In general, integrated care sees the patient as a whole and understands there are other aspects to beating a disease than just sending in a drug to do the job. Diseases are multifaceted. There are often psychological aspects of coping with the illness that have to be addressed for a better outcome. And also other aspects, such as education and empowerment of patients. The focus of healthcare service providers is moving from offering treatments to offering integrated solutions for better outcomes. It is the combination of cure and care that will lead to better results for treating complex diseases.

Critical elements of integrated care are supporting, educating and engaging the patients, but also empowerment. Psychologist have a clear role here as physicians are not specifically instructed to help with psychological issues during primary care. And going further, increasing the awareness of health-related behaviours should be approached systematically and on a wider scale as many factors leading to reoccurrence of the disease can be reduced and controlled without drugs. For example, stress is believed to be one of the main factors leading to chronic diseases yet stress is hard to control with drugs.

From the side of health care provider it means offering a wider range of coordinated services and more personalized approach to patients. Of course, separation of services and added functionality will lead to added direct costs, information flow needs to be organized and there is no single point of accountability ā€“ all these factors have to be accounted when offering integrated care.

But offering integrated healthcare service leads to less relapse and less re-occurrence, which both are extremely costly not only for the healthcare system, but also costly for the economy in general leading to reduced value of Quality-Adjusted Life Years (QALY).
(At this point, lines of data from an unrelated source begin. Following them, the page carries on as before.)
From an optimization exercise on the open Yosys and OpenROAD flow, aimed at small area, a short achievable clock period and few clock cycles; shortcuts taken in it are not production practice.
Only simulation tests tie the RTL to the original design; equivalence was not proved.
Power figures rest on the tool's default switching activity, not on a simulated workload.

[design/flow/design.v]
module tis80_core (
    input  wire        clk,
    input  wire        rst,
    output reg         mem_req,
    output reg         mem_we,
    output reg  [15:0] mem_addr,
    output reg  [7:0]  mem_wdata,
    input  wire        mem_ready,
    input  wire [7:0]  mem_rdata,
    output reg         step_done,
    output reg  [1:0]  step_outcome,
    output wire [16:0] pc_o,
    output wire [7:0]  acc_o,
    output wire [15:0] sp_o,
    output wire [2:0]  flags_o,
    output wire        halted_o,
    output wire        pmode_o,
    output wire        ie_o
);
    localparam OUT_CONTINUE = 2'd0, OUT_HALTED = 2'd1, OUT_OOB = 2'd2, OUT_UNKNOWN = 2'd3;
    localparam STACK_BASE = 16'h0104;
    localparam STACK_FULL = 16'h01FF;
    localparam S_FETCH   = 5'd0,
               S_OPER    = 5'd1,
               S_EXEC    = 5'd2,
               S_LDR     = 5'd3,
               S_STR     = 5'd4,
               S_PTRH    = 5'd5,
               S_PTRL    = 5'd6,
               S_INR     = 5'd7,
               S_INW     = 5'd8,
               S_MOVM1   = 5'd9,
               S_MOVM2   = 5'd10,
               S_PUSH    = 5'd11,
               S_POP     = 5'd12,
               S_DISPH   = 5'd13,
               S_DISPL   = 5'd14,
               S_CALL    = 5'd15,
               S_SOH     = 5'd16,
               S_SOL     = 5'd17,
               S_RET     = 5'd18,
               S_STOP    = 5'd19,
               S_HANG    = 5'd20;
    reg [4:0]  state;
    reg [16:0] pc;
    reg [7:0]  acc;
    reg [15:0] sp;
    reg [7:0]  x [0:15];
    reg [2:0]  flags;       
    reg        halted, pmode, ie;
    reg [7:0]  opcode;
    reg [7:0]  ops [0:3];
    reg [2:0]  cnt;         
    reg [4:0]  idx;         
    reg [15:0] ptr;         
    reg [7:0]  disp_id;
    reg [7:0]  tmp;
    integer i;
    assign pc_o     = pc;
    assign acc_o    = acc;
    assign sp_o     = sp;
    assign flags_o  = flags;
    assign halted_o = halted;
    assign pmode_o  = pmode;
    assign ie_o     = ie;
    function [2:0] op_len;
        input [7:0] op;
        begin
            case (op)
                8'h14, 8'h15, 8'h19, 8'h41, 8'h42, 8'h43, 8'h44,
                8'h50, 8'h51, 8'h55:                          op_len = 3'd1;
                8'h10, 8'h11, 8'h12, 8'h13, 8'h16, 8'h17, 8'h18,
                8'h34, 8'h35, 8'h40, 8'h45, 8'h52, 8'h53:     op_len = 3'd2;
                8'h20, 8'h21, 8'h22, 8'h23, 8'h24, 8'h32, 8'h33,
                8'h38, 8'h54:                                 op_len = 3'd3;
                8'h25, 8'h30, 8'h31, 8'h36, 8'h37:           op_len = 3'd4;
                8'h39:                                        op_len = 3'd5;
                default:                                      op_len = 3'd0;
            endcase
        end
    endfunction
    function [7:0] reg_rd;
        input [7:0] n;
        begin
            reg_rd = (n < 8'd16) ? x[n[3:0]] : 8'h00;
        end
    endfunction
    wire [2:0]  cur_len  = op_len(opcode);
    wire [15:0] addr_b1  = {ops[0], ops[1]};    
    wire [15:0] addr_b2  = {ops[1], ops[2]};    
    wire [15:0] addr_b3  = {ops[2], ops[3]};    
    wire [7:0] alu_b    = (opcode == 8'h11 || opcode == 8'h13) ? ops[0] : reg_rd(ops[0]);
    wire [8:0] add_res  = {1'b0, acc} + {1'b0, alu_b};
    wire [8:0] sub_res  = {1'b0, acc} - {1'b0, alu_b};
    reg [7:0] call_val;
    always @(*) begin
        case (idx)
            5'd0:    call_val = pc[15:8];
            5'd1:    call_val = pc[7:0];
            5'd2:    call_val = acc;
            default: call_val = x[idx[3:0] - 4'd3];
        endcase
    end
    wire        sp_above_base = (sp > STACK_BASE);
    wire [15:0] pop_addr      = sp_above_base ? sp - 16'd1 : sp;
    always @(*) begin
        mem_req   = 1'b0;
        mem_we    = 1'b0;
        mem_addr  = 16'h0000;
        mem_wdata = 8'h00;
        case (state)
            S_FETCH: begin
                mem_req  = !pc[16];
                mem_addr = pc[15:0];
            end
            S_OPER: begin
                mem_req  = !pc[16];
                mem_addr = pc[15:0];
            end
            S_LDR: begin
                mem_req  = 1'b1;
                mem_addr = addr_b1;
            end
            S_STR: begin
                mem_req   = 1'b1;
                mem_we    = 1'b1;
                mem_addr  = addr_b2;
                mem_wdata = reg_rd(ops[0]);
            end
            S_PTRH: begin
                mem_req  = 1'b1;
                mem_addr = (opcode == 8'h36) ? addr_b1 : addr_b2;
            end
            S_PTRL: begin
                mem_req  = 1'b1;
                mem_addr = ((opcode == 8'h36) ? addr_b1 : addr_b2) + 16'd1;
            end
            S_INR: begin
                mem_req  = 1'b1;
                mem_addr = ptr;
            end
            S_INW: begin
                mem_req   = 1'b1;
                mem_we    = 1'b1;
                mem_addr  = ptr;
                mem_wdata = reg_rd(ops[0]);
            end
            S_MOVM1: begin
                mem_req   = 1'b1;
                mem_we    = 1'b1;
                mem_addr  = addr_b3;
                mem_wdata = ops[0];
            end
            S_MOVM2: begin
                mem_req   = 1'b1;
                mem_we    = 1'b1;
                mem_addr  = addr_b3 + 16'd1;
                mem_wdata = ops[1];
            end
            S_PUSH: begin
                mem_req   = (sp != STACK_FULL);
                mem_we    = 1'b1;
                mem_addr  = sp;
                mem_wdata = tmp;
            end
            S_POP: begin
                mem_req  = 1'b1;
                mem_addr = pop_addr;
            end
            S_DISPH: begin
                mem_req  = 1'b1;
                mem_addr = {8'd0, disp_id[6:0], 1'b0};
            end
            S_DISPL: begin
                mem_req  = 1'b1;
                mem_addr = {8'd0, disp_id[6:0], 1'b1};
            end
            S_CALL: begin
                mem_req   = (sp != STACK_FULL);
                mem_we    = 1'b1;
                mem_addr  = sp;
                mem_wdata = call_val;
            end
            S_SOH: begin
                mem_req  = 1'b1;
                mem_addr = 16'h0004;
            end
            S_SOL: begin
                mem_req  = 1'b1;
                mem_addr = 16'h0005;
            end
            S_RET: begin
                mem_req  = 1'b1;
                mem_addr = pop_addr;
            end
            default: ;
        endcase
    end
    task start_dispatch;
        input [7:0] id;
        begin
            disp_id <= id;
            if (!ie || id[7])
                finish(OUT_CONTINUE);
            else
                state <= S_DISPH;
        end
    endtask
    task finish;
        input [1:0] outcome;
        begin
            step_done    <= 1'b1;
            step_outcome <= outcome;
            state        <= S_FETCH;
        end
    endtask
    task reg_wr;
        input [7:0] n;
        input [7:0] v;
        begin
            if (n < 8'd16) x[n[3:0]] <= v;
        end
    endtask
    always @(posedge clk) begin
        if (rst) begin
            state        <= S_FETCH;
            pc           <= 17'h00200;
            acc          <= 8'h00;
            sp           <= STACK_BASE;
            flags        <= 3'b000;
            halted       <= 1'b0;
            pmode        <= 1'b0;
            ie           <= 1'b0;
            step_done    <= 1'b0;
            step_outcome <= OUT_CONTINUE;
            opcode       <= 8'h00;
            cnt          <= 3'd0;
            idx          <= 5'd0;
            ptr          <= 16'h0000;
            disp_id      <= 8'h00;
            tmp          <= 8'h00;
            for (i = 0; i < 16; i = i + 1) x[i] <= 8'h00;
            for (i = 0; i < 4; i = i + 1) ops[i] <= 8'h00;
        end else begin
            step_done <= 1'b0;
            case (state)
                S_FETCH: begin
                    if (pc[16]) begin
                        step_done    <= 1'b1;
                        step_outcome <= OUT_OOB;
                        state        <= S_STOP;
                    end else if (mem_ready) begin
                        opcode <= mem_rdata;
                        pc     <= pc + 17'd1;
                        cnt    <= 3'd0;
                        if (op_len(mem_rdata) == 3'd0) begin
                            step_done    <= 1'b1;
                            step_outcome <= OUT_UNKNOWN;
                            state        <= S_STOP;
                        end else if (op_len(mem_rdata) == 3'd1)
                            state <= S_EXEC;
                        else
                            state <= S_OPER;
                    end
                end
                S_OPER: begin
                    if (pc[16] || mem_ready) begin
                        ops[cnt[1:0]] <= pc[16] ? 8'h00 : mem_rdata;
                        pc  <= pc + 17'd1;
                        cnt <= cnt + 3'd1;
                        if (cnt + 3'd2 == cur_len)
                            state <= S_EXEC;
                    end
                end
                S_EXEC: begin
                    case (opcode)
                        8'h10, 8'h11: begin                      
                            if (add_res[8]) begin
                                acc      <= 8'h00;
                                flags[0] <= 1'b1;
                                start_dispatch(8'd1);
                            end else begin
                                acc <= add_res[7:0];
                                finish(OUT_CONTINUE);
                            end
                        end
                        8'h12, 8'h13: begin                      
                            if (sub_res[8]) begin
                                acc      <= 8'h00;
                                flags[0] <= 1'b1;
                                start_dispatch(8'd1);
                            end else begin
                                acc <= sub_res[7:0];
                                finish(OUT_CONTINUE);
                            end
                        end
                        8'h14: begin acc <= {acc[6:0], 1'b0};        finish(OUT_CONTINUE); end
                        8'h15: begin acc <= {1'b0, acc[7:1]};        finish(OUT_CONTINUE); end
                        8'h16: begin acc <= acc & reg_rd(ops[0]);    finish(OUT_CONTINUE); end
                        8'h17: begin acc <= acc | reg_rd(ops[0]);    finish(OUT_CONTINUE); end
                        8'h18: begin acc <= acc ^ reg_rd(ops[0]);    finish(OUT_CONTINUE); end
                        8'h19: begin acc <= ~acc;                    finish(OUT_CONTINUE); end
                        8'h20: begin pc <= {1'b0, addr_b1};          finish(OUT_CONTINUE); end
                        8'h21: begin if (acc == 8'h00) pc <= {1'b0, addr_b1}; finish(OUT_CONTINUE); end
                        8'h22, 8'h23: begin if (acc != 8'h00) pc <= {1'b0, addr_b1}; finish(OUT_CONTINUE); end
                        8'h24: finish(OUT_CONTINUE);             
                        8'h25: begin                             
                            if (ops[0] < 8'd3 && flags[ops[0][1:0]]) pc <= {1'b0, addr_b2};
                            finish(OUT_CONTINUE);
                        end
                        8'h30: state <= S_LDR;
                        8'h31: state <= S_STR;
                        8'h32: begin reg_wr(ops[1], reg_rd(ops[0])); finish(OUT_CONTINUE); end
                        8'h33: begin reg_wr(ops[1], ops[0]);         finish(OUT_CONTINUE); end
                        8'h34: begin reg_wr(ops[0], acc);            finish(OUT_CONTINUE); end
                        8'h35: begin acc <= reg_rd(ops[0]);          finish(OUT_CONTINUE); end
                        8'h36, 8'h37: state <= S_PTRH;
                        8'h38: begin                             
                            flags[2] <= 1'b1;
                            start_dispatch(8'd3);
                        end
                        8'h39: state <= S_MOVM1;
                        8'h40: start_dispatch(ops[0]);           
                        8'h41: begin                             
                            halted       <= 1'b1;
                            step_done    <= 1'b1;
                            step_outcome <= OUT_HALTED;
                            state        <= S_STOP;
                        end
                        8'h42: begin pmode <= 1'b1; finish(OUT_CONTINUE); end
                        8'h43: begin ie    <= 1'b1; finish(OUT_CONTINUE); end
                        8'h44: begin ie    <= 1'b0; finish(OUT_CONTINUE); end
                        8'h45: begin
                            if (ops[0] < 8'd3) flags[ops[0][1:0]] <= 1'b0;
                            finish(OUT_CONTINUE);
                        end
                        8'h50: begin tmp <= acc;            state <= S_PUSH; end
                        8'h52: begin tmp <= reg_rd(ops[0]); state <= S_PUSH; end
                        8'h51, 8'h53: state <= S_POP;
                        8'h54: begin                             
                            ptr   <= addr_b1;
                            idx   <= 5'd0;
                            state <= S_CALL;
                        end
                        8'h55: begin                             
                            idx   <= 5'd0;
                            state <= S_RET;
                        end
                        default: finish(OUT_CONTINUE);
                    endcase
                end
                S_LDR: if (mem_ready) begin
                    reg_wr(ops[2], mem_rdata);
                    finish(OUT_CONTINUE);
                end
                S_STR: if (mem_ready) finish(OUT_CONTINUE);
                S_PTRH: if (mem_ready) begin
                    ptr[15:8] <= mem_rdata;
                    state     <= S_PTRL;
                end
                S_PTRL: if (mem_ready) begin
                    ptr[7:0] <= mem_rdata;
                    state    <= (opcode == 8'h36) ? S_INR : S_INW;
                end
                S_INR: if (mem_ready) begin
                    reg_wr(ops[2], mem_rdata);
                    finish(OUT_CONTINUE);
                end
                S_INW: if (mem_ready) finish(OUT_CONTINUE);
                S_MOVM1: if (mem_ready) state <= S_MOVM2;
                S_MOVM2: if (mem_ready) finish(OUT_CONTINUE);
                S_PUSH: begin
                    if (sp == STACK_FULL) begin
                        flags[1] <= 1'b1;
                        start_dispatch(8'd2);
                    end else if (mem_ready) begin
                        sp <= sp + 16'd1;
                        finish(OUT_CONTINUE);
                    end
                end
                S_POP: if (mem_ready) begin
                    sp <= pop_addr;
                    if (opcode == 8'h51) acc <= mem_rdata;
                    else                 reg_wr(ops[0], mem_rdata);
                    finish(OUT_CONTINUE);
                end
                S_DISPH: if (mem_ready) begin
                    ptr[15:8] <= mem_rdata;
                    state     <= S_DISPL;
                end
                S_DISPL: if (mem_ready) begin
                    if (ptr[15:8] == 8'h00 && mem_rdata == 8'h00)
                        finish(OUT_CONTINUE);
                    else begin
                        ptr[7:0] <= mem_rdata;
                        idx      <= 5'd0;
                        state    <= S_CALL;
                    end
                end
                S_CALL: begin
                    if (sp == STACK_FULL) begin
                        flags[1] <= 1'b1;
                        if (ie)
                            state <= S_SOH;              
                        else if (idx == 5'd18) begin
                            pc <= {1'b0, ptr};
                            finish(OUT_CONTINUE);
                        end else
                            idx <= idx + 5'd1;
                    end else if (mem_ready) begin
                        sp <= sp + 16'd1;
                        if (idx == 5'd18) begin
                            pc <= {1'b0, ptr};
                            finish(OUT_CONTINUE);
                        end else
                            idx <= idx + 5'd1;
                    end
                end
                S_SOH: if (mem_ready) begin
                    tmp   <= mem_rdata;
                    state <= S_SOL;
                end
                S_SOL: if (mem_ready) begin
                    if (tmp != 8'h00 || mem_rdata != 8'h00)
                        state <= S_HANG;                 
                    else if (idx == 5'd18) begin
                        pc <= {1'b0, ptr};
                        finish(OUT_CONTINUE);
                    end else begin
                        idx   <= idx + 5'd1;
                        state <= S_CALL;
                    end
                end
                S_RET: if (mem_ready) begin
                    sp <= pop_addr;
                    if (idx < 5'd16)       x[4'd15 - idx[3:0]] <= mem_rdata;
                    else if (idx == 5'd16) acc <= mem_rdata;
                    else if (idx == 5'd17) pc[7:0] <= mem_rdata;
                    if (idx == 5'd18) begin
                        pc[16:8] <= {1'b0, mem_rdata};
                        finish(OUT_CONTINUE);
                    end else
                        idx <= idx + 5'd1;
                end
                default: ;                               
            endcase
        end
    end
endmodule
There are many aspects of integrated care that provide better outcomes. It is proposed, that keeping people out of the hospitals leads to better outcomes as closeness to the family and loved ones supports the recovery. Many functions of the doctors can be provided from distance these days either by distant monitoring or telemedicine. In addition, integrated care can provide support not easily available in hospitals, such as psychological support and better access to patients. IMPACT study in the US mentions reduced outpatient visits, reduced trips to the emergency room and reduced pharmacy services due to offering integrated care.

Also, many pharmaceutical companies, such as Sanofi, Sandoz and LEO Pharma, agree that integrated care is the future to choose.

We are entering a new era where the focus of healthcare service providers in not on the treatments alone but on the value-added services. The future will be less about just drugs and more about the care and cure.

Switching to integrated care needs systematic changes, but it looks to be an exciting and empowering challenge and as the outcome we all will be winning.